→ AIM OF THE EXERCISE
Search the records for "step". Report every line where it occurs.

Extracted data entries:
####################

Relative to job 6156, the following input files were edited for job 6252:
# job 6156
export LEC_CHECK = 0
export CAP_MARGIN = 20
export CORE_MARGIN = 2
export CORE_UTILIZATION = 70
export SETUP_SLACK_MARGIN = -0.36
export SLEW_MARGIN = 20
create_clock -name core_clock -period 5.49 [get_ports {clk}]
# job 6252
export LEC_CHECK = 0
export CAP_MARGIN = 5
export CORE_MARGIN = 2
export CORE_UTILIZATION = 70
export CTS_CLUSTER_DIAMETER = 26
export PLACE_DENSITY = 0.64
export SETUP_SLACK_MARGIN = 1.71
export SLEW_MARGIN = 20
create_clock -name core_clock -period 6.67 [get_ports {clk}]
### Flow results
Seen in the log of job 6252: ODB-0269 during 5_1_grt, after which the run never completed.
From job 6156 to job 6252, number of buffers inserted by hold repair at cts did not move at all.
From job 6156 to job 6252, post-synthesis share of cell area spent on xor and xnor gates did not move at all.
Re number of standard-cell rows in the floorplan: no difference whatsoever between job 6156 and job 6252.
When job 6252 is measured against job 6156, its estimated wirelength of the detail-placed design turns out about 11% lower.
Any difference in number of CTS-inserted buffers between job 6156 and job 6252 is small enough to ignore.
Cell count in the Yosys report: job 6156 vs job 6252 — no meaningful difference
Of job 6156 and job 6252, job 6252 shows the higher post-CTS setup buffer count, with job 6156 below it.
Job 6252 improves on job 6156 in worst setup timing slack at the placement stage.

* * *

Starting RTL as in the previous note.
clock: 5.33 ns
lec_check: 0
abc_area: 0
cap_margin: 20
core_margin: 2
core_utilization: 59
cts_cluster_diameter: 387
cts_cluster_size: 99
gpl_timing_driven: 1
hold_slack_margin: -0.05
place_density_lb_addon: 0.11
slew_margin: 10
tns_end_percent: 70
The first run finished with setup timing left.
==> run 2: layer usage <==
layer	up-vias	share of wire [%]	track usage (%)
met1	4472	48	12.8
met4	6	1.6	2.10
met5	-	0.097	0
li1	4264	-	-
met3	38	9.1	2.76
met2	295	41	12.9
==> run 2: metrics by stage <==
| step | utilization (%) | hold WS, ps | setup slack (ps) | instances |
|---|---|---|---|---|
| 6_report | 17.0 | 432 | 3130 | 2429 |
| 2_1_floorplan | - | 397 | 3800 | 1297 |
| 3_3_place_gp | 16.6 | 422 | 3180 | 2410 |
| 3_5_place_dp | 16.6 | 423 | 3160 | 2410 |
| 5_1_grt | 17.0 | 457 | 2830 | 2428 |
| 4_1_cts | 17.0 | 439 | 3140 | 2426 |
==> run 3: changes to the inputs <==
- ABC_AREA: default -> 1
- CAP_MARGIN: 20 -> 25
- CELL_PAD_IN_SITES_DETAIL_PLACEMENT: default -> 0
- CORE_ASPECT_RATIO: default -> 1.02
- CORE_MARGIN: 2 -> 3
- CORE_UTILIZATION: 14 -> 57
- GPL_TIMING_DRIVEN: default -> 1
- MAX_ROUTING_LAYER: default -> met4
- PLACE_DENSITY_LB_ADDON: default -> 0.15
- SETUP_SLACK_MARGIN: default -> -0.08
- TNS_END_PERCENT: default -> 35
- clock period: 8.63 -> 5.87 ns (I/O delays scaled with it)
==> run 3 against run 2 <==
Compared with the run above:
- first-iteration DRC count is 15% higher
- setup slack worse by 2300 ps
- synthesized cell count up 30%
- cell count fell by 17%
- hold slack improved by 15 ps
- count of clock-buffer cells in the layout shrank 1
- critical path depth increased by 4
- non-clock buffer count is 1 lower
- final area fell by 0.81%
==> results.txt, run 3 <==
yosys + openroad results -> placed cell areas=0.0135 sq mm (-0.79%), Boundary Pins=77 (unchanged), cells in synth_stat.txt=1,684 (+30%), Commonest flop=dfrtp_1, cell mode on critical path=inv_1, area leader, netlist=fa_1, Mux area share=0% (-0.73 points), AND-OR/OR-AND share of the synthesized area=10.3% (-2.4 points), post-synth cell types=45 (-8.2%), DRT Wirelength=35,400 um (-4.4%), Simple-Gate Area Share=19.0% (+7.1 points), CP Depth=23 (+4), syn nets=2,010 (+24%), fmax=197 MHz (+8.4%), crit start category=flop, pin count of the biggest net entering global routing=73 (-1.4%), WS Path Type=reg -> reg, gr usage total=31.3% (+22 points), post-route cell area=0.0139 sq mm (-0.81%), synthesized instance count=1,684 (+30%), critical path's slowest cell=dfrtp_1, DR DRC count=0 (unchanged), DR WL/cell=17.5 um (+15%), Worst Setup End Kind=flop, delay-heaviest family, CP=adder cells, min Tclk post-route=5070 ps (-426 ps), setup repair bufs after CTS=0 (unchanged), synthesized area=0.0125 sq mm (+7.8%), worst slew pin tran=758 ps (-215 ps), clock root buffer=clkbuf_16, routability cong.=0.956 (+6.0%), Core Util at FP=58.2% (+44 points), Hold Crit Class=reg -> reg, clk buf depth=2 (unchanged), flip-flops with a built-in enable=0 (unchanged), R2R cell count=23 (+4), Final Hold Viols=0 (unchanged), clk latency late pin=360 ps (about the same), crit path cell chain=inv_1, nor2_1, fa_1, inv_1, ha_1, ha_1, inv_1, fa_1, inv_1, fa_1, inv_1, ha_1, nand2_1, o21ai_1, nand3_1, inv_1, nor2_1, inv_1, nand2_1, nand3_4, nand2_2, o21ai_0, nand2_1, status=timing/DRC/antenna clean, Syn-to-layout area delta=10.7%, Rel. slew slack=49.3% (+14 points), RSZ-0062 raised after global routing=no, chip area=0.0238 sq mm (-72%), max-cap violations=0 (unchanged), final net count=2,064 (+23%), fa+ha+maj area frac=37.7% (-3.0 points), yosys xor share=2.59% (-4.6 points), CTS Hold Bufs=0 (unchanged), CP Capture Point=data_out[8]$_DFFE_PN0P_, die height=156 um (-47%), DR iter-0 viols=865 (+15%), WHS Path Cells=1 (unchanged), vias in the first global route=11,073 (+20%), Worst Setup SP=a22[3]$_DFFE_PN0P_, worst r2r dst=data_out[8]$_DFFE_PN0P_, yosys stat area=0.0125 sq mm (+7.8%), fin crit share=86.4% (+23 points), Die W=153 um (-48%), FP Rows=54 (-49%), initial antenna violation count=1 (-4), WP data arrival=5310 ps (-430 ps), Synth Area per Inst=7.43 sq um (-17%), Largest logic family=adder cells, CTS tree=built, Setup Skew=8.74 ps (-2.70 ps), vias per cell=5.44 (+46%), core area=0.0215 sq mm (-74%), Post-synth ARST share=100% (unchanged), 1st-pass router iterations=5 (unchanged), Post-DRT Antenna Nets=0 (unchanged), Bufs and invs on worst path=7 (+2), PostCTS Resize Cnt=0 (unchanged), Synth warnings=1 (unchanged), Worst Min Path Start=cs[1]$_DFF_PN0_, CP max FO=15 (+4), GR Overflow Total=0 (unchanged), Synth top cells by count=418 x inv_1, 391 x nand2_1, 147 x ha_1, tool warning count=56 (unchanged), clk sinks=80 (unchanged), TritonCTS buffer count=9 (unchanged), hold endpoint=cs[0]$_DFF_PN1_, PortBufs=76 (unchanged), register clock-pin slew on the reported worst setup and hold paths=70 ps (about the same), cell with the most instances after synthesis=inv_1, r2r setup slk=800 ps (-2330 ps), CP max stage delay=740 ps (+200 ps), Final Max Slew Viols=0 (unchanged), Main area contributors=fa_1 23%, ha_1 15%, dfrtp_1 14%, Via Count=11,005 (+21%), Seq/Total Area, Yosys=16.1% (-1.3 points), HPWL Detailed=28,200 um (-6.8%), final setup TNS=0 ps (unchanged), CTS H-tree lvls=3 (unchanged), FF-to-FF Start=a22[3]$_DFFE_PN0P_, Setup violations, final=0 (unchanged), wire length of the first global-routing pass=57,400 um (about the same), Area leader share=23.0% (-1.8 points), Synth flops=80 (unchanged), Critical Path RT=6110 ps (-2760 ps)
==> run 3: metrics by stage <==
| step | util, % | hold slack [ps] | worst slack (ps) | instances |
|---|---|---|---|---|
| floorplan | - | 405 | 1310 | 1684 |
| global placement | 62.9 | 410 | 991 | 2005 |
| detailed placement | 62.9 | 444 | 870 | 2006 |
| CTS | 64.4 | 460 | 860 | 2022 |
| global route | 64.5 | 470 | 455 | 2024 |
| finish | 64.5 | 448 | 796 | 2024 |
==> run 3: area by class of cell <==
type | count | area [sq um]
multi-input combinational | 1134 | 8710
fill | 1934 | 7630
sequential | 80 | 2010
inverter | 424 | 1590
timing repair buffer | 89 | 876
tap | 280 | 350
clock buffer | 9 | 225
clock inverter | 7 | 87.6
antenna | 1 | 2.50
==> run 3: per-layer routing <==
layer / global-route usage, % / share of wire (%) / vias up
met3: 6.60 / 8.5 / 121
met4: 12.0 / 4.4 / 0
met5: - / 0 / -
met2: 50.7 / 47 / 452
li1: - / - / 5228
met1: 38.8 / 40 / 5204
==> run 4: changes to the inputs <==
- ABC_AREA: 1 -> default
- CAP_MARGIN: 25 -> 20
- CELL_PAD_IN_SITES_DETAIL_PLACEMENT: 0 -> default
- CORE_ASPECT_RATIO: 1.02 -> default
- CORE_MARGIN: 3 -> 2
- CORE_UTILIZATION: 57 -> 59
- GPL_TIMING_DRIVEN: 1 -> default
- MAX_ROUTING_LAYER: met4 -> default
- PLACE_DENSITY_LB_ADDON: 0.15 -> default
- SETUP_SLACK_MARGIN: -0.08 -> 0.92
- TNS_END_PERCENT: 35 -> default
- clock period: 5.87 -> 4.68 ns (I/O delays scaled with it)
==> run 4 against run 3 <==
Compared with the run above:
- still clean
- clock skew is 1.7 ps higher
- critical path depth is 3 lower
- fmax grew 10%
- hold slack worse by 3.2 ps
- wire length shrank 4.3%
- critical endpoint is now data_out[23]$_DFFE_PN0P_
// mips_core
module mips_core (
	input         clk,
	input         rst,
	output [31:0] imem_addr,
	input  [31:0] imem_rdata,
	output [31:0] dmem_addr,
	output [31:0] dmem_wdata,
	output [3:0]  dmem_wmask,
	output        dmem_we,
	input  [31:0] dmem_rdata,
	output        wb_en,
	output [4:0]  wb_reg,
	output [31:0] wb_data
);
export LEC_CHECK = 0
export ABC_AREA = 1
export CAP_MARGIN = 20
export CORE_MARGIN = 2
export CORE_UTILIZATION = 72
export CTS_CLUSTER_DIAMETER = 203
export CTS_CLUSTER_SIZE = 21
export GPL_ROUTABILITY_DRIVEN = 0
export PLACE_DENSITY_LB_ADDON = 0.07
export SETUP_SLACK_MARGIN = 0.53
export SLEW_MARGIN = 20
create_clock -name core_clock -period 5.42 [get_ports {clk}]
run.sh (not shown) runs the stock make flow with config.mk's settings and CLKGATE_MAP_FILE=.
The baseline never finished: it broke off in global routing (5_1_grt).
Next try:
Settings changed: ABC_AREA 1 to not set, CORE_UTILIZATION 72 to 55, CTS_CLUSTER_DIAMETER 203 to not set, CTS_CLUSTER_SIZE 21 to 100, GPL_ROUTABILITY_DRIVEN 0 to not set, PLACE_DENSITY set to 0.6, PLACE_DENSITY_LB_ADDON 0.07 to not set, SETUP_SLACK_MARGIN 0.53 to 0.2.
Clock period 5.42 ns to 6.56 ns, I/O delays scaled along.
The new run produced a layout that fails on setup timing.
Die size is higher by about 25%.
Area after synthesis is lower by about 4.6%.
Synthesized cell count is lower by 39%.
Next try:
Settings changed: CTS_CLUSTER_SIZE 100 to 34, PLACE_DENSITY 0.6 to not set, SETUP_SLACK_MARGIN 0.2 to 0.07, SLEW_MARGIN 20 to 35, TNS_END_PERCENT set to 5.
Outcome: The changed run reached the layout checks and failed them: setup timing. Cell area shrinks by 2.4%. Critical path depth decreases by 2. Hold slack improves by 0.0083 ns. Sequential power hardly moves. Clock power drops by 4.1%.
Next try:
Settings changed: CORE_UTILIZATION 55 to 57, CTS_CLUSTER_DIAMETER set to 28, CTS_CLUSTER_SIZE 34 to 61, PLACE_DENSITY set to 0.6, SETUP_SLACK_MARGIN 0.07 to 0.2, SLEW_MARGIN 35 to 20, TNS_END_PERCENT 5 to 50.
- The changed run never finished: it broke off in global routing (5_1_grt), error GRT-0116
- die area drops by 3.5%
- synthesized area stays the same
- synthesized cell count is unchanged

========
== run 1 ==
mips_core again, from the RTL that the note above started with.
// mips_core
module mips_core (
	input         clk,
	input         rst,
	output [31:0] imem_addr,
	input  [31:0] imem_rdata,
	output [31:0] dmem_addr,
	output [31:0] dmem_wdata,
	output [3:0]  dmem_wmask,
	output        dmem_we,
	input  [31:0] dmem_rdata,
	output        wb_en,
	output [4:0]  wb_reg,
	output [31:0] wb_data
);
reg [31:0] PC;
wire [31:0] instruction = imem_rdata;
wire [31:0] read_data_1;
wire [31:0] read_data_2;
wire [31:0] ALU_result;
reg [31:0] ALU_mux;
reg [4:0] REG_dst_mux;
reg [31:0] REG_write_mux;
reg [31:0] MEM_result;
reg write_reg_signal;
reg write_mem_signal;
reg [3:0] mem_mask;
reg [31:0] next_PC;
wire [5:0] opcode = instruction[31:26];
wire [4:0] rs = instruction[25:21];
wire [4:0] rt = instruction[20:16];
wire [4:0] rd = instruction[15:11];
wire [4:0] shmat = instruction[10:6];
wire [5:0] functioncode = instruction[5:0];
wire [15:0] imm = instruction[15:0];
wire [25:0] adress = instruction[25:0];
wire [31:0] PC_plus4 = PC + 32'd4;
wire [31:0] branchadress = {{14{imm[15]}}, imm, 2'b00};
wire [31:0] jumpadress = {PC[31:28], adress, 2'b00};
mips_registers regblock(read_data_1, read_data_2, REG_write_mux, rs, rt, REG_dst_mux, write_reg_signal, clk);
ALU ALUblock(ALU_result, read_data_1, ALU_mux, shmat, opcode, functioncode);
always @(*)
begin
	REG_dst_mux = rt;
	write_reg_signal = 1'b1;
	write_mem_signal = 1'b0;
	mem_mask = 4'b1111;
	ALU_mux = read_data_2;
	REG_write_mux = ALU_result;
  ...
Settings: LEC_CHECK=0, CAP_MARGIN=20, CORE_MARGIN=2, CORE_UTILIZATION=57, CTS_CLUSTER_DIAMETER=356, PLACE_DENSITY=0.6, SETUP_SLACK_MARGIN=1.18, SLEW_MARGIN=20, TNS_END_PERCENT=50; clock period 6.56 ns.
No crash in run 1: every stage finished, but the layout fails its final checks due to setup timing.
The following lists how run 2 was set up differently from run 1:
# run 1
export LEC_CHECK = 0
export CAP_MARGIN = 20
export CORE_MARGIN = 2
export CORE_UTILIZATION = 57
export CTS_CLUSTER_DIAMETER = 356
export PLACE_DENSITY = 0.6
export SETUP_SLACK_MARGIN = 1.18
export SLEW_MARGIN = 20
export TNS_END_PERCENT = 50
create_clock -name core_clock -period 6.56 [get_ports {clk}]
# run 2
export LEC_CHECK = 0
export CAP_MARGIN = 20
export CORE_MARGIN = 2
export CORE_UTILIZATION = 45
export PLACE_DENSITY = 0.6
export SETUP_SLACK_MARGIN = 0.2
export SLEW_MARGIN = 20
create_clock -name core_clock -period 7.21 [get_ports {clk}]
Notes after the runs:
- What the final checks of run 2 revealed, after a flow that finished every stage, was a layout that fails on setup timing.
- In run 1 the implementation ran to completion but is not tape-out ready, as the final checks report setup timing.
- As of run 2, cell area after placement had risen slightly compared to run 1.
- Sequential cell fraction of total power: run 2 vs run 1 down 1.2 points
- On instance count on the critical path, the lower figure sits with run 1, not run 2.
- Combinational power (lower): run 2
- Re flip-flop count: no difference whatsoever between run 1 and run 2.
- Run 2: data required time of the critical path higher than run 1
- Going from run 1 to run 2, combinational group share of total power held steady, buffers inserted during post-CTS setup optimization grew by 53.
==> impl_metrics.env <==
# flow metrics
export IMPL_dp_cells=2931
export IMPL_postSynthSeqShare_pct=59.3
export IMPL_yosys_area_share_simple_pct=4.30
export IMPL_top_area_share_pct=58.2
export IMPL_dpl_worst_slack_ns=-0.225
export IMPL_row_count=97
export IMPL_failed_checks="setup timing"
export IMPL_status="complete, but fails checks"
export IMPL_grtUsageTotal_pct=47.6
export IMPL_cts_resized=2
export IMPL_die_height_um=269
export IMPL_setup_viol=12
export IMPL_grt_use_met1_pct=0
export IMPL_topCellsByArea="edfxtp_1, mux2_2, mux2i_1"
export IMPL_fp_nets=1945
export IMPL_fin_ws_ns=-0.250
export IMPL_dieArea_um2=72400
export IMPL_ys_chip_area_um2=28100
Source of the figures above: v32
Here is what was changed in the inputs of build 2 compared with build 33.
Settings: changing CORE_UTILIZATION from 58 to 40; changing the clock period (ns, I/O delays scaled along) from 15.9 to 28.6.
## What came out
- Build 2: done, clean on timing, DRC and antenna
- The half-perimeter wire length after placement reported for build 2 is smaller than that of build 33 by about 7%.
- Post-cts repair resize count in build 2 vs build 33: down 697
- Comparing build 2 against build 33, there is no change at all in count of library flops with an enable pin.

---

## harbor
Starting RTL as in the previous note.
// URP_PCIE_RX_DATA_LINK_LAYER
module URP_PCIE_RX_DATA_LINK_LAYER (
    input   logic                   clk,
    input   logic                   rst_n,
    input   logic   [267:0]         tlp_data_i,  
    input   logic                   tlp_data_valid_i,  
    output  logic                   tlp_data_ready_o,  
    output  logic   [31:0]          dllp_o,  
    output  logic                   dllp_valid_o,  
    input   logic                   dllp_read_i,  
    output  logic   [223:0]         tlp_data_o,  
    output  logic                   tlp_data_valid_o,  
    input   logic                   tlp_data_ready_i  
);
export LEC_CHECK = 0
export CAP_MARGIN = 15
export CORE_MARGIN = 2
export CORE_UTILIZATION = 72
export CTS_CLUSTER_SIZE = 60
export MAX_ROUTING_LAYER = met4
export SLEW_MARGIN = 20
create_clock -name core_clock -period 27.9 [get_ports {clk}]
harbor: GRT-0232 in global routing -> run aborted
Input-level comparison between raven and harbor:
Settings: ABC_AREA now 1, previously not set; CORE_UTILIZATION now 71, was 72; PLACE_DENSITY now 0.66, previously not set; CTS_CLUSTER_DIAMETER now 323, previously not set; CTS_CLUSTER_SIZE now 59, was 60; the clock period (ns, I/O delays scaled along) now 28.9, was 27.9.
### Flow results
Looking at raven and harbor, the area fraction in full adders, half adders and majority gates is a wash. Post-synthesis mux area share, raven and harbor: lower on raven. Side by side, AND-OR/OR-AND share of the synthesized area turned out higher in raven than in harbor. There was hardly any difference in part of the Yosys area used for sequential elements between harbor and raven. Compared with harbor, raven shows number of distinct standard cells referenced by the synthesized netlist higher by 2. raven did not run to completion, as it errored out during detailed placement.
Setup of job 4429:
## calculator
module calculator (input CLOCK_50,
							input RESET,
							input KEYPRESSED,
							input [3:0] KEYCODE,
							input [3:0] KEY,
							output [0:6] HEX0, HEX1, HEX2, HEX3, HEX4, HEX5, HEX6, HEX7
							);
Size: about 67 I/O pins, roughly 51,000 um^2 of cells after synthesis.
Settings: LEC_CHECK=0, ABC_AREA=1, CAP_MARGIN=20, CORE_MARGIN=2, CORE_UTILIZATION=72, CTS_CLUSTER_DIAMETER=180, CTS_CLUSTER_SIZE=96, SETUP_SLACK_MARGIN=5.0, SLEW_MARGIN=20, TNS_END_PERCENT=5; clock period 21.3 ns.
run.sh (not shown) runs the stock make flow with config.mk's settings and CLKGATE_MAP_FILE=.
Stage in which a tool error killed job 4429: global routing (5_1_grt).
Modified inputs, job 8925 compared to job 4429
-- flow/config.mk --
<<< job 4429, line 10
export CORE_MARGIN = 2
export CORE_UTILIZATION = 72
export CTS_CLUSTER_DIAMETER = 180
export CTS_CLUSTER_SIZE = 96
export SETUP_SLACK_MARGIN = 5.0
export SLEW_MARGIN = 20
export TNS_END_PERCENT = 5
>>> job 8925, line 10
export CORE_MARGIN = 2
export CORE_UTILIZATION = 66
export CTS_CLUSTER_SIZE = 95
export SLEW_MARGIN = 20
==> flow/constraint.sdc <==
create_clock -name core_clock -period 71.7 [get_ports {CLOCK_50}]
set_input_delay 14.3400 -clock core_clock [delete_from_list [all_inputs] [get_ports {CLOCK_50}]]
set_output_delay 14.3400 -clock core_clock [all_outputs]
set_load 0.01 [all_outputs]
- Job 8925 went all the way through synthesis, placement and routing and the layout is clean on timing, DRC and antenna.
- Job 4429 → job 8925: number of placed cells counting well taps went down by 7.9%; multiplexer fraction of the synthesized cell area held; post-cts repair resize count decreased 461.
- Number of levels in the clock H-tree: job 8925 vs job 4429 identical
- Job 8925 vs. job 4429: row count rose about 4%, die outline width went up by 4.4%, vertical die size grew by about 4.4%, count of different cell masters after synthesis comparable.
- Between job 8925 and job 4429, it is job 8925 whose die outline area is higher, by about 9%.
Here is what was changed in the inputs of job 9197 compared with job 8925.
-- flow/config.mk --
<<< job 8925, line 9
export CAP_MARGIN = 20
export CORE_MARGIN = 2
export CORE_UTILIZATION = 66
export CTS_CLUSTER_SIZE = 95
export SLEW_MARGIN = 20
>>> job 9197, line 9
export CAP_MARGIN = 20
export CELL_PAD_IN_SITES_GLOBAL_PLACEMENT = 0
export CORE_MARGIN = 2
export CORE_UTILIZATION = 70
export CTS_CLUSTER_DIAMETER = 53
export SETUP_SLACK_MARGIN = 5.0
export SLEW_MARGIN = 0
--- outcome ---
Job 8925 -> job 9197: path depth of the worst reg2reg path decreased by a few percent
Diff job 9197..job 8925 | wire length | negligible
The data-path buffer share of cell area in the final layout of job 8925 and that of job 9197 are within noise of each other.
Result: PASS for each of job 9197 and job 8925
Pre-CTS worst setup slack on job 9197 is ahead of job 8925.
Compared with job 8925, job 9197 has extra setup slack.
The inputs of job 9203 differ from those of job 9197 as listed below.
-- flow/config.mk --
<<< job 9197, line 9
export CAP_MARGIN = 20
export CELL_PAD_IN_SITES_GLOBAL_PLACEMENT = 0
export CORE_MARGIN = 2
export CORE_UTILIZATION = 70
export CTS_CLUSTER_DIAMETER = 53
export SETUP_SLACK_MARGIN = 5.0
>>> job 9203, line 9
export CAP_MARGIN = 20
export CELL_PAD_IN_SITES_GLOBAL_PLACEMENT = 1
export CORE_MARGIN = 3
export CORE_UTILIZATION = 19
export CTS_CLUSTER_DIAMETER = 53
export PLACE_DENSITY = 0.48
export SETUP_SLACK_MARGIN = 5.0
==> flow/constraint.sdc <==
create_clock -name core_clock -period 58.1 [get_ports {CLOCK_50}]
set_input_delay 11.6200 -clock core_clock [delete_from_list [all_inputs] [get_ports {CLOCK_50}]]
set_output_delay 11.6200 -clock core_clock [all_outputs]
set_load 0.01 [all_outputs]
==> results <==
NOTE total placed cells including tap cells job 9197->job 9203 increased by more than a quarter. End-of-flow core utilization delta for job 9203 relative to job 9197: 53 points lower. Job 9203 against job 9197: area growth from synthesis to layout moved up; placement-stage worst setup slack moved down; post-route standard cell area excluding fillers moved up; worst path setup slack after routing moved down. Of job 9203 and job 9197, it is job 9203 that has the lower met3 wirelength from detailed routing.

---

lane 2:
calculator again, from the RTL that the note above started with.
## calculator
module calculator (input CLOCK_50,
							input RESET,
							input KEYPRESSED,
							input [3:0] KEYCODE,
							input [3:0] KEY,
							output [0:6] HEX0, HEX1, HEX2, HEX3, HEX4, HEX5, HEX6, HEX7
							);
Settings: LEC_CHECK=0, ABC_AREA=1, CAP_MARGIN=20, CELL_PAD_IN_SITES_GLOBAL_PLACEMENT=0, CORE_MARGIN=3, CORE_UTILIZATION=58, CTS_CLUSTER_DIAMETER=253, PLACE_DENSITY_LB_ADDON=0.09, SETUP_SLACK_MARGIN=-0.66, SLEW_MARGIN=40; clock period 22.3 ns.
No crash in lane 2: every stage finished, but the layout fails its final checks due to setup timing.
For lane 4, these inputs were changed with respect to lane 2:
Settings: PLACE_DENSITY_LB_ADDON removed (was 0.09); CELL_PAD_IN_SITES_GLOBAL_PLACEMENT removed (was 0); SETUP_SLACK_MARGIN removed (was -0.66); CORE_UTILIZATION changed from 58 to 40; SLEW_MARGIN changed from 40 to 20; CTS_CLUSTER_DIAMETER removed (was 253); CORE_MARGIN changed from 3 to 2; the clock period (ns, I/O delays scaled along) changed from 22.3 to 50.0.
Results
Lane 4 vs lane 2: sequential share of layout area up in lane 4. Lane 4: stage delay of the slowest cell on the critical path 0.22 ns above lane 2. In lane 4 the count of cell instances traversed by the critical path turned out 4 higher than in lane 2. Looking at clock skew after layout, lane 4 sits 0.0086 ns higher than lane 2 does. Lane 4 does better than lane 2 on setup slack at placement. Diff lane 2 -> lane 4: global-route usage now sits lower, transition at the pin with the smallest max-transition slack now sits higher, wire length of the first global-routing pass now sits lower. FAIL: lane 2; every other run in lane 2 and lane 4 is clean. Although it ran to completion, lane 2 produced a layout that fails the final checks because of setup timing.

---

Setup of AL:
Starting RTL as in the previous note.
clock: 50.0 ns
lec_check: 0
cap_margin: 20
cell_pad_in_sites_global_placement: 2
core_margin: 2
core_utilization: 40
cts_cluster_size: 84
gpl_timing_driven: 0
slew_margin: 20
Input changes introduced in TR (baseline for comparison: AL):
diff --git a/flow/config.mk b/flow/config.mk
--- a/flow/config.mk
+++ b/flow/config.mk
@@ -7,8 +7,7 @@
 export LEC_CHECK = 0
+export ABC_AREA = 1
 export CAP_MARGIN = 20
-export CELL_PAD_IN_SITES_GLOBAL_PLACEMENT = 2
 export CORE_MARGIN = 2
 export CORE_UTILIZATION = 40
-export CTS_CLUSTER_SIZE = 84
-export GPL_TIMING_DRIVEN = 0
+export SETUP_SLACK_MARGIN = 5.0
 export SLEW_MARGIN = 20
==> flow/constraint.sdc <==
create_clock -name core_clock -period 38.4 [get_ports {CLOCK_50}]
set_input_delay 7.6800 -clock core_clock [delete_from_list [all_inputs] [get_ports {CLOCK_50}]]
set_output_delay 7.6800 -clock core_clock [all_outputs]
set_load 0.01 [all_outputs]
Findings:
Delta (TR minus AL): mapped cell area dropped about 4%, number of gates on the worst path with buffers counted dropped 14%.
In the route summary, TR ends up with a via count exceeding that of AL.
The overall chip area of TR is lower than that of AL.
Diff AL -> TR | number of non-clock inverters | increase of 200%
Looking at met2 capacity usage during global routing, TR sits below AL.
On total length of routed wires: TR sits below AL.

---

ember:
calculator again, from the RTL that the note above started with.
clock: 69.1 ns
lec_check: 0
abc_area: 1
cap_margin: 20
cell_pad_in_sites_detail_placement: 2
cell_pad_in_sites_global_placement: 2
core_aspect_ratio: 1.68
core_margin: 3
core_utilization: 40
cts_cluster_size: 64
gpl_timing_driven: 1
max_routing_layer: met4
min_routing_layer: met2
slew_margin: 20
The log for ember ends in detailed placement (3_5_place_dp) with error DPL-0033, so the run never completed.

####################

→ RESPONSE AREA
| step | utilization (%) | hold WS, ps | setup slack (ps) | instances |
| step | util, % | hold slack [ps] | worst slack (ps) | instances |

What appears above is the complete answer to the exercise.